Big data analysis is a multi-step process and these steps are quite constant no matter what the data. The steps include normalization, transformation, data reduction, data modeling and validation. There are many computational methods available at each step and what to do at each step is data dependent to a large extent. Moreover, the goals of the analysis (e.g., prediction, classification, signal detection, etc.) will also impact how the data is analyzed. Lastly, leveraging prior knowledge will also suggest a specific method to use. For example, if you know that the signal of interest is sparse, then L1 regularization should work better than standard methods based on the L2 norm (e.g., least-squares). Basically, the better you know your data, the better your results. So, in that sense, big data analysis is most definitely data dependent.
If by heuristic you mean data (and context) dependent, then yes it is heuristic. But the tools you decide to use for each step of the analysis must be mathematically grounded. How the tools are chosen and strung together is probably the most heuristic part of the process.
For example, clustering analysis is data dependent in the sense that a certain algorithm may return better results than another for some particular set of data. Why it is better is not mathematically defined. This is what I meant by heuristic.
Various applications, such as recommendation system, stock prediction, are all built on big data analysis. It is generally believed that high quality data can be benefit for model learning, especially with large amount labeled samples in machine learning. Actually, most current big data analys techniques have their roots in statistical learning theory(SLT).
This is precisely what I am asking! What is the mathematical foundation behind Big Data Analysis?
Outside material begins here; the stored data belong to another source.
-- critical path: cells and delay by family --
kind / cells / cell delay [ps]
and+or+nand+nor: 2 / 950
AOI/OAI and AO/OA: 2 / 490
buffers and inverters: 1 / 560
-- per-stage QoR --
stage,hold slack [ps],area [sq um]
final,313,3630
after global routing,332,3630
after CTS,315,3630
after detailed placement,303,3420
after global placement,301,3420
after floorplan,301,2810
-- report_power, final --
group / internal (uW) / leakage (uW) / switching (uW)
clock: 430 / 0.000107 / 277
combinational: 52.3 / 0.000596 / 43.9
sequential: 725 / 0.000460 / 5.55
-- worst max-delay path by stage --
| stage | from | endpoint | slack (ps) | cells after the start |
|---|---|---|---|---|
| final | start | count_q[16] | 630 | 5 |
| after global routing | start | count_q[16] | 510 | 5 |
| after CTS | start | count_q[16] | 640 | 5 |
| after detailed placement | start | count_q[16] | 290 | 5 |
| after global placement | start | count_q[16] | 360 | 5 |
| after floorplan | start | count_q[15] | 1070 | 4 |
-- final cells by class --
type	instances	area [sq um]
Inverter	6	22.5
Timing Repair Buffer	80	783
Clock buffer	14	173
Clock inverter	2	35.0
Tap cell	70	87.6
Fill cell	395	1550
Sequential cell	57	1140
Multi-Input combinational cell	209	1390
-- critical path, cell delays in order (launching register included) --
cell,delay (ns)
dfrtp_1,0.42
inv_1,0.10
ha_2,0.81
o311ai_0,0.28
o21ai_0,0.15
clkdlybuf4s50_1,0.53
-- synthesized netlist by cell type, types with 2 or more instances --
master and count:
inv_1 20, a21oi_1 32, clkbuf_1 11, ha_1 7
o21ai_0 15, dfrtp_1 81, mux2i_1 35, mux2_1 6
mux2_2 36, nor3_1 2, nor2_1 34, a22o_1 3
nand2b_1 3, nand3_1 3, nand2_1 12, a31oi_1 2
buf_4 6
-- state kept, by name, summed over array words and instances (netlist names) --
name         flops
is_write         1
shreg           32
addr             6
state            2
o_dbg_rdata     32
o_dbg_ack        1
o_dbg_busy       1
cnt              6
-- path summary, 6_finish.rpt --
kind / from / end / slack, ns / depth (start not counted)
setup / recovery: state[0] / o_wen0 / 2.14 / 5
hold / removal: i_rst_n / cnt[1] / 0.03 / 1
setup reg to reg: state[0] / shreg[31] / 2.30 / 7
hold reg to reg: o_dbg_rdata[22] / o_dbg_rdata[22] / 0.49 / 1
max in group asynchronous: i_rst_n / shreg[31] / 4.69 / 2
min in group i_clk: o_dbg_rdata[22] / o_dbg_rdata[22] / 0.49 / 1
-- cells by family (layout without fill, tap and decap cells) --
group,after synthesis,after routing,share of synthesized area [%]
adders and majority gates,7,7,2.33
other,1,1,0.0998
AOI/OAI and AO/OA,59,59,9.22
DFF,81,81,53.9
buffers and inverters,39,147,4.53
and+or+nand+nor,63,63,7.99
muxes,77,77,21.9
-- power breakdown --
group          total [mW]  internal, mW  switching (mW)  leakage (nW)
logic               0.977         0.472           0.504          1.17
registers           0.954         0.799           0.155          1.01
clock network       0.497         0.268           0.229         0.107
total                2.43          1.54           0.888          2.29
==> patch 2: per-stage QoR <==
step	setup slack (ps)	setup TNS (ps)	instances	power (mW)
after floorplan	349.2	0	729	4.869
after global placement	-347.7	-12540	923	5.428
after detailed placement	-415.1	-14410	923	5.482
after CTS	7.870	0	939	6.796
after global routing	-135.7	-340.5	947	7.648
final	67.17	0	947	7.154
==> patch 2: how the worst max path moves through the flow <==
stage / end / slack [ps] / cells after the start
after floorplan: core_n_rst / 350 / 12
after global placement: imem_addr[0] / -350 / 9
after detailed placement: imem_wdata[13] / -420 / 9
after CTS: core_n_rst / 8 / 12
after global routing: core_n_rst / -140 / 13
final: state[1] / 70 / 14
I believe the mathematical foundation behind big data analysis is nonlinear mathematics including for example fractal geometry, power law statistics, chaos theory, or complexity science; see related papers as follows:
Jiang B. (2015), Wholeness as a hierarchical graph to capture the nature of space, International Journal of Geographical Information Science, xx(x), xx-xx, Preprint: http://arxiv.org/abs/1502.03554
Jiang B., Yin J. and Liu Q. (2014), Zipf’s Law for all the natural cities around the world, International Journal of Geographical Information Science, xx(x), xx-xx, Preprint: http://arxiv.org/abs/1402.2965
Jiang B. and Miao Y. (2014), The evolution of natural cities from the perspective of location-based social media, The Professional Geographer, xx(xx), xx-xx, DOI: 10.1080/00330124.2014.968886, Preprint: http://arxiv.org/abs/1401.6756
Jiang B. (2015b), Geospatial analysis requires a different way of thinking: The problem of spatial heterogeneity, GeoJournal, 80(1), 1-13.
Jiang B. (2015a), Head/tail breaks for visualization of city structure and dynamics, Cities, 43, 69-77.